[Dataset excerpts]
Context: an optimization exercise on an open-source flow, tuned for small area. The choices shown serve that exercise and are no tape-out recipe.

==> exp/amber: inputs <==
Design custom_alu_top, start of the top module:
module custom_alu_top(
    input             CLK,
    input      [31:0] RA,
    input      [31:0] RB,
    input      [4:0]  ALU_OP,
    output reg [31:0] Y,
    output reg        C
    );
Settings: LEC_CHECK=0, CAP_MARGIN=20, CORE_MARGIN=2, CORE_UTILIZATION=40, CTS_CLUSTER_DIAMETER=60, CTS_CLUSTER_SIZE=10, SLEW_MARGIN=20, SYNTH_HIERARCHICAL=1; clock period 75.0 ns.
run.sh (not shown) runs the stock make flow with config.mk's settings and CLKGATE_MAP_FILE= SYNTH_SCRIPT=/design/flow/synth_recipe.tcl, a recipe that flattens the netlist after the stock synthesis.
==> exp/maple: changes against exp/amber <==
--- a/flow/design.v
+++ b/flow/design.v
@@ -49,11 +49,11 @@
 wire [31:0] bhi;
 assign bhi[31] = 1'b0;
 genvar k;
 generate
     for (k = 30; k >= 0; k = k - 1) begin : g_bhi
-        assign bhi[k] = sh ? (RB[4:0] > k) : (|RB[31:k+1]);
+        assign bhi[k] = bhi[k+1] | bo[k+1];
     end
 endgenerate
 wire [31:0] yc  = m ? RA : ~bo;        
 wire [31:0] ycn = ~yc;                
 wire [31:0] ax  = {32{~m}} & RA;       
@@ -599,144 +599,70 @@
     assign qo = en & (a_c[10]);
     wire sel = ms | qo;
     assign r = ~(sel ? {a_s[9], a_s[8], a_s[7], a_s[6], a_s[5], a_s[4], a_s[3], a_s[2], a_s[1], a_s[0]} : x);    
 endmodule
 module custom_alu_row10(input [10:0] x, input [10:0] y, input ci, input ms, input en, output [10:0] r, output qo);
-    wire [11:0] a_p, a_g;
-    assign a_p[0] = 1'b0;
-    assign a_g[0] = ci;
-    custom_alu_pg a_pg0 (.a(x[0]), .b(y[0]), .p(a_p[1]), .g(a_g[1]));
-    custom_alu_pg a_pg1 (.a(x[1]), .b(y[1]), .p(a_p[2]), .g(a_g[2]));
-    custom_alu_pg a_pg2 (.a(x[2]), .b(y[2]), .p(a_p[3]), .g(a_g[3]));
-    custom_alu_pg a_pg3 (.a(x[3]), .b(y[3]), .p(a_p[4]), .g(a_g[4]));
-    custom_alu_pg a_pg4 (.a(x[4]), .b(y[4]), .p(a_p[5]), .g(a_g[5]));
-    custom_alu_pg a_pg5 (.a(x[5]), .b(y[5]), .p(a_p[6]), .g(a_g[6]));
-    custom_alu_pg a_pg6 (.a(x[6]), .b(y[6]), .p(a_p[7]), .g(a_g[7]));
-    custom_alu_pg a_pg7 (.a(x[7]), .b(y[7]), .p(a_p[8]), .g(a_g[8]));
-    custom_alu_pg a_pg8 (.a(x[8]), .b(y[8]), .p(a_p[9]), .g(a_g[9]));
-    custom_alu_pg a_pg9 (.a(x[9]), .b(y[9]), .p(a_p[10]), .g(a_g[10]));
-    custom_alu_pg a_pg10 (.a(x[10]), .b(y[10]), .p(a_p[11]), .g(a_g[11]));
-    wire a_G0_1;
-    custom_alu_go_ppp_p a_G0_1_u (.gh(a_g[1]), .ph(a_p[1]), .gl(a_g[0]), .g(a_G0_1));
-    wire a_G0_3, a_P0_3;
-    custom_alu_gp_pppp_p a_G0_3_u (.gh(a_g[3]), .ph(a_p[3]), .gl(a_g[2]), .pl(a_p[2]), .g(a_G0_3), .p(a_P0_3));
-    wire a_G0_5, a_P0_5;
-    custom_alu_gp_pppp_p a_G0_5_u (.gh(a_g[5]), .ph(a_p[5]), .gl(a_g[4]), .pl(a_p[4]), .g(a_G0_5), .p(a_P0_5));
-    wire a_G0_7, a_P0_7;
-    custom_alu_gp_pppp_p a_G0_7_u (.gh(a_g[7]), .ph(a_p[7]), .gl(a_g[6]), .pl(a_p[6]), .g(a_G0_7), .p(a_P0_7));
-    wire a_G0_9, a_P0_9;
-    custom_alu_gp_pppp_p a_G0_9_u (.gh(a_g[9]), .ph(a_p[9]), .gl(a_g[8]), .pl(a_p[8]), .g(a_G0_9), .p(a_P0_9));
-    wire a_G0_11, a_P0_11;
-    custom_alu_gp_pppp_p a_G0_11_u (.gh(a_g[11]), .ph(a_p[11]), .gl(a_g[10]), .pl(a_p[10]), .g(a_G0_11), .p(a_P0_11));
-    wire a_G1_3;
-    custom_alu_go_ppp_p a_G1_3_u (.gh(a_G0_3), .ph(a_P0_3), .gl(a_G0_1), .g(a_G1_3));
-    wire a_G1_7, a_P1_7;
-    custom_alu_gp_pppp_p a_G1_7_u (.gh(a_G0_7), .ph(a_P0_7), .gl(a_G0_5), .pl(a_P0_5), .g(a_G1_7), .p(a_P1_7));
-    wire a_G1_11, a_P1_11;
-    custom_alu_gp_pppp_p a_G1_11_u (.gh(a_G0_11), .ph(a_P0_11), .gl(a_G0_9), .pl(a_P0_9), .g(a_G1_11), .p(a_P1_11));
-    wire a_G2_7;
-    custom_alu_go_ppp_p a_G2_7_u (.gh(a_G1_7), .ph(a_P1_7), .gl(a_G1_3), .g(a_G2_7));
-    wire a_G3_11;
-    custom_alu_go_ppp_p a_G3_11_u (.gh(a_G1_11), .ph(a_P1_11), .gl(a_G2_7), .g(a_G3_11));
-    wire a_G4_5;
-    custom_alu_go_ppp_p a_G4_5_u (.gh(a_G0_5), .ph(a_P0_5), .gl(a_G1_3), .g(a_G4_5));
-    wire a_G4_9;
-    custom_alu_go_ppp_p a_G4_9_u (.gh(a_G0_9), .ph(a_P0_9), .gl(a_G2_7), .g(a_G4_9));
-    wire a_G5_2;
-    custom_alu_go_ppp_p a_G5_2_u (.gh(a_g[2]), .ph(a_p[2]), .gl(a_G0_1), .g(a_G5_2));
-    wire a_G5_4;
-    custom_alu_go_ppp_p a_G5_4_u (.gh(a_g[4]), .ph(a_p[4]), .gl(a_G1_3), .g(a_G5_4));
-    wire a_G5_6;
-    custom_alu_go_ppp_p a_G5_6_u (.gh(a_g[6]), .ph(a_p[6]), .gl(a_G4_5), .g(a_G5_6));
-    wire a_G5_8;
-    custom_alu_go_ppp_p a_G5_8_u (.gh(a_g[8]), .ph(a_p[8]), .gl(a_G2_7), .g(a_G5_8));
-    wire a_G5_10;
-    custom_alu_go_ppp_p a_G5_10_u (.gh(a_g[10]), .ph(a_p[10]), .gl(a_G4_9), .g(a_G5_10));
-    wire a_s0 = a_p[1] ^ a_g[0];
-    wire a_s1 = a_p[2] ^ a_G0_1;
-    wire a_s2 = a_p[3] ^ a_G5_2;
-    wire a_s3 = a_p[4] ^ a_G1_3;
-    wire a_s4 = a_p[5] ^ a_G5_4;
-    wire a_s5 = a_p[6] ^ a_G4_5;
-    wire a_s6 = a_p[7] ^ a_G5_6;
-    wire a_s7 = a_p[8] ^ a_G2_7;
-    wire a_s8 = a_p[9] ^ a_G5_8;
-    wire a_s9 = a_p[10] ^ a_G4_9;
-    wire a_s10 = a_p[11] ^ a_G5_10;
-    assign qo = en & ~(a_G3_11);
+    wire [11:0] a_c;
+    wire [10:0] a_s;
+    assign a_c[0] = ci;
+    assign a_s[0] = x[0] ^ y[0] ^ a_c[0];
+    assign a_c[1] = (x[0] & y[0]) | (a_c[0] & (x[0] ^ y[0]));
+    assign a_s[1] = x[1] ^ y[1] ^ a_c[1];
+    assign a_c[2] = (x[1] & y[1]) | (a_c[1] & (x[1] ^ y[1]));
+    assign a_s[2] = x[2] ^ y[2] ^ a_c[2];
+    assign a_c[3] = (x[2] & y[2]) | (a_c[2] & (x[2] ^ y[2]));
+    assign a_s[3] = x[3] ^ y[3] ^ a_c[3];
+    assign a_c[4] = (x[3] & y[3]) | (a_c[3] & (x[3] ^ y[3]));
+    assign a_s[4] = x[4] ^ y[4] ^ a_c[4];
+    assign a_c[5] = (x[4] & y[4]) | (a_c[4] & (x[4] ^ y[4]));
+    assign a_s[5] = x[5] ^ y[5] ^ a_c[5];
+    assign a_c[6] = (x[5] & y[5]) | (a_c[5] & (x[5] ^ y[5]));
+    assign a_s[6] = x[6] ^ y[6] ^ a_c[6];
+    assign a_c[7] = (x[6] & y[6]) | (a_c[6] & (x[6] ^ y[6]));
+    assign a_s[7] = x[7] ^ y[7] ^ a_c[7];
+    assign a_c[8] = (x[7] & y[7]) | (a_c[7] & (x[7] ^ y[7]));
+    assign a_s[8] = x[8] ^ y[8] ^ a_c[8];
+    assign a_c[9] = (x[8] & y[8]) | (a_c[8] & (x[8] ^ y[8]));
+    assign a_s[9] = x[9] ^ y[9] ^ a_c[9];
+    assign a_c[10] = (x[9] & y[9]) | (a_c[9] & (x[9] ^ y[9]));
+    assign a_s[10] = x[10] ^ y[10] ^ a_c[10];
+    assign a_c[11] = (x[10] & y[10]) | (a_c[10] & (x[10] ^ y[10]));
+    assign qo = en & ~(a_c[11]);
     wire sel = ms | qo;
-    assign r = ~(sel ? {a_s10, a_s9, a_s8, a_s7, a_s6, a_s5, a_s4, a_s3, a_s2, a_s1, a_s0} : x);    
+    assign r = ~(sel ? {a_s[10], a_s[9], a_s[8], a_s[7], a_s[6], a_s[5], a_s[4], a_s[3], a_s[2], a_s[1], a_s[0]} : x);    
 endmodule
 module custom_alu_row11(input [11:0] x, input [11:0] y, input ci, input ms, input en, output [11:0] r, output qo);
-    wire [12:0] a_p, a_g;
-    assign a_p[0] = 1'b0;
-    assign a_g[0] = ci;
-    custom_alu_pg a_pg0 (.a(x[0]), .b(y[0]), .p(a_p[1]), .g(a_g[1]));
-    custom_alu_pg a_pg1 (.a(x[1]), .b(y[1]), .p(a_p[2]), .g(a_g[2]));
-    custom_alu_pg a_pg2 (.a(x[2]), .b(y[2]), .p(a_p[3]), .g(a_g[3]));
-    custom_alu_pg a_pg3 (.a(x[3]), .b(y[3]), .p(a_p[4]), .g(a_g[4]));
-    custom_alu_pg a_pg4 (.a(x[4]), .b(y[4]), .p(a_p[5]), .g(a_g[5]));
-    custom_alu_pg a_pg5 (.a(x[5]), .b(y[5]), .p(a_p[6]), .g(a_g[6]));
-    custom_alu_pg a_pg6 (.a(x[6]), .b(y[6]), .p(a_p[7]), .g(a_g[7]));
-    custom_alu_pg a_pg7 (.a(x[7]), .b(y[7]), .p(a_p[8]), .g(a_g[8]));
-    custom_alu_pg a_pg8 (.a(x[8]), .b(y[8]), .p(a_p[9]), .g(a_g[9]));
-    custom_alu_pg a_pg9 (.a(x[9]), .b(y[9]), .p(a_p[10]), .g(a_g[10]));
-    custom_alu_pg a_pg10 (.a(x[10]), .b(y[10]), .p(a_p[11]), .g(a_g[11]));
-    custom_alu_pg a_pg11 (.a(x[11]), .b(y[11]), .p(a_p[12]), .g(a_g[12]));
-    wire a_G0_1;
-    custom_alu_go_ppp_p a_G0_1_u (.gh(a_g[1]), .ph(a_p[1]), .gl(a_g[0]), .g(a_G0_1));
-    wire a_G0_3, a_P0_3;
-    custom_alu_gp_pppp_p a_G0_3_u (.gh(a_g[3]), .ph(a_p[3]), .gl(a_g[2]), .pl(a_p[2]), .g(a_G0_3), .p(a_P0_3));
-    wire a_G0_5, a_P0_5;
-    custom_alu_gp_pppp_p a_G0_5_u (.gh(a_g[5]), .ph(a_p[5]), .gl(a_g[4]), .pl(a_p[4]), .g(a_G0_5), .p(a_P0_5));
-    wire a_G0_7, a_P0_7;
-    custom_alu_gp_pppp_p a_G0_7_u (.gh(a_g[7]), .ph(a_p[7]), .gl(a_g[6]), .pl(a_p[6]), .g(a_G0_7), .p(a_P0_7));
-    wire a_G0_9, a_P0_9;
-    custom_alu_gp_pppp_p a_G0_9_u (.gh(a_g[9]), .ph(a_p[9]), .gl(a_g[8]), .pl(a_p[8]), .g(a_G0_9), .p(a_P0_9));
-    wire a_G0_11, a_P0_11;
-    custom_alu_gp_pppp_p a_G0_11_u (.gh(a_g[11]), .ph(a_p[11]), .gl(a_g[10]), .pl(a_p[10]), .g(a_G0_11), .p(a_P0_11));
-    wire a_G1_3;
-    custom_alu_go_ppp_p a_G1_3_u (.gh(a_G0_3), .ph(a_P0_3), .gl(a_G0_1), .g(a_G1_3));
-    wire a_G1_7, a_P1_7;
-    custom_alu_gp_pppp_p a_G1_7_u (.gh(a_G0_7), .ph(a_P0_7), .gl(a_G0_5), .pl(a_P0_5), .g(a_G1_7), .p(a_P1_7));
-    wire a_G1_11, a_P1_11;
-    custom_alu_gp_pppp_p a_G1_11_u (.gh(a_G0_11), .ph(a_P0_11), .gl(a_G0_9), .pl(a_P0_9), .g(a_G1_11), .p(a_P1_11));
-    wire a_G2_7;
-    custom_alu_go_ppp_p a_G2_7_u (.gh(a_G1_7), .ph(a_P1_7), .gl(a_G1_3), .g(a_G2_7));
-    wire a_G3_11;
-    custom_alu_go_ppp_p a_G3_11_u (.gh(a_G1_11), .ph(a_P1_11), .gl(a_G2_7), .g(a_G3_11));
-    wire a_G4_5;
-    custom_alu_go_ppp_p a_G4_5_u (.gh(a_G0_5), .ph(a_P0_5), .gl(a_G1_3), .g(a_G4_5));
-    wire a_G4_9;
-    custom_alu_go_ppp_p a_G4_9_u (.gh(a_G0_9), .ph(a_P0_9), .gl(a_G2_7), .g(a_G4_9));
-    wire a_G5_2;
-    custom_alu_go_ppp_p a_G5_2_u (.gh(a_g[2]), .ph(a_p[2]), .gl(a_G0_1), .g(a_G5_2));
-    wire a_G5_4;
-    custom_alu_go_ppp_p a_G5_4_u (.gh(a_g[4]), .ph(a_p[4]), .gl(a_G1_3), .g(a_G5_4));
-    wire a_G5_6;
-    custom_alu_go_ppp_p a_G5_6_u (.gh(a_g[6]), .ph(a_p[6]), .gl(a_G4_5), .g(a_G5_6));
-    wire a_G5_8;
-    custom_alu_go_ppp_p a_G5_8_u (.gh(a_g[8]), .ph(a_p[8]), .gl(a_G2_7), .g(a_G5_8));
-    wire a_G5_10;
-    custom_alu_go_ppp_p a_G5_10_u (.gh(a_g[10]), .ph(a_p[10]), .gl(a_G4_9), .g(a_G5_10));
-    wire a_G5_12;
-    custom_alu_go_ppp_p a_G5_12_u (.gh(a_g[12]), .ph(a_p[12]), .gl(a_G3_11), .g(a_G5_12));
-    wire a_s0 = a_p[1] ^ a_g[0];
-    wire a_s1 = a_p[2] ^ a_G0_1;
-    wire a_s2 = a_p[3] ^ a_G5_2;
-    wire a_s3 = a_p[4] ^ a_G1_3;
-    wire a_s4 = a_p[5] ^ a_G5_4;
-    wire a_s5 = a_p[6] ^ a_G4_5;
-    wire a_s6 = a_p[7] ^ a_G5_6;
-    wire a_s7 = a_p[8] ^ a_G2_7;
-    wire a_s8 = a_p[9] ^ a_G5_8;
-    wire a_s9 = a_p[10] ^ a_G4_9;
-    wire a_s10 = a_p[11] ^ a_G5_10;
-    wire a_s11 = a_p[12] ^ a_G3_11;
-    assign qo = en & (a_G5_12);
+    wire [12:0] a_c;
+    wire [11:0] a_s;
+    assign a_c[0] = ci;
+    assign a_s[0] = x[0] ^ y[0] ^ a_c[0];
+    assign a_c[1] = (x[0] & y[0]) | (a_c[0] & (x[0] ^ y[0]));
+    assign a_s[1] = x[1] ^ y[1] ^ a_c[1];
+    assign a_c[2] = (x[1] & y[1]) | (a_c[1] & (x[1] ^ y[1]));
+    assign a_s[2] = x[2] ^ y[2] ^ a_c[2];
+    assign a_c[3] = (x[2] & y[2]) | (a_c[2] & (x[2] ^ y[2]));
+    assign a_s[3] = x[3] ^ y[3] ^ a_c[3];
+    assign a_c[4] = (x[3] & y[3]) | (a_c[3] & (x[3] ^ y[3]));
+    assign a_s[4] = x[4] ^ y[4] ^ a_c[4];
+    assign a_c[5] = (x[4] & y[4]) | (a_c[4] & (x[4] ^ y[4]));
+    assign a_s[5] = x[5] ^ y[5] ^ a_c[5];
+    assign a_c[6] = (x[5] & y[5]) | (a_c[5] & (x[5] ^ y[5]));
+    assign a_s[6] = x[6] ^ y[6] ^ a_c[6];
+    assign a_c[7] = (x[6] & y[6]) | (a_c[6] & (x[6] ^ y[6]));
+    assign a_s[7] = x[7] ^ y[7] ^ a_c[7];
+    assign a_c[8] = (x[7] & y[7]) | (a_c[7] & (x[7] ^ y[7]));
+    assign a_s[8] = x[8] ^ y[8] ^ a_c[8];
+    assign a_c[9] = (x[8] & y[8]) | (a_c[8] & (x[8] ^ y[8]));
+    assign a_s[9] = x[9] ^ y[9] ^ a_c[9];
+    assign a_c[10] = (x[9] & y[9]) | (a_c[9] & (x[9] ^ y[9]));
+    assign a_s[10] = x[10] ^ y[10] ^ a_c[10];
+    assign a_c[11] = (x[10] & y[10]) | (a_c[10] & (x[10] ^ y[10]));
+    assign a_s[11] = x[11] ^ y[11] ^ a_c[11];
+    assign a_c[12] = (x[11] & y[11]) | (a_c[11] & (x[11] ^ y[11]));
+    assign qo = en & (a_c[12]);
     wire sel = ms | qo;
-    assign r = ~(sel ? {a_s11, a_s10, a_s9, a_s8, a_s7, a_s6, a_s5, a_s4, a_s3, a_s2, a_s1, a_s0} : x);    
+    assign r = ~(sel ? {a_s[11], a_s[10], a_s[9], a_s[8], a_s[7], a_s[6], a_s[5], a_s[4], a_s[3], a_s[2], a_s[1], a_s[0]} : x);    
 endmodule
 module custom_alu_row12(input [12:0] x, input [12:0] y, input ci, input ms, input en, output [12:0] r, output qo);
     wire [13:0] a_p, a_g;
     assign a_p[0] = 1'b0;
     assign a_g[0] = ci;
==> metrics.cfg <==
[finish]
fillers = 8108
n_all_buffers = 290
multi_input_area_share_pct = 81.4
utilization_pct = 45.1
final_cell_count_no_fill = 5021

[status]
status = timing/DRC/antenna clean

[timing]
fmax_mhz = 13.8
setup_slack_ns = 2.62
period_minus_slack_ns = 72.38

[synthesis]
yosysTopAreaCellShare_pct = 18.8
netlist_area_mm2 = 0.0329
yosys.area_share.simple_pct = 14.1
synthCells = 3750

[placed_design]
post_dp_cell_area_mm2 = 0.0350
dp_cells = 4893

[detailed_routing]
firstDrtPassIters = 11

[clock_network]
worstSkewPairLatency_ns = 0.39

[power]
p_int_mw = 0.427

[critical_path]
cp_slowest_stage_delay_ns = 0.61

The numbers above come from exp/amber.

*Try it*.
Determine how many lines in the records above hold the word "timing", and answer with that number only.

*Answer section*.
2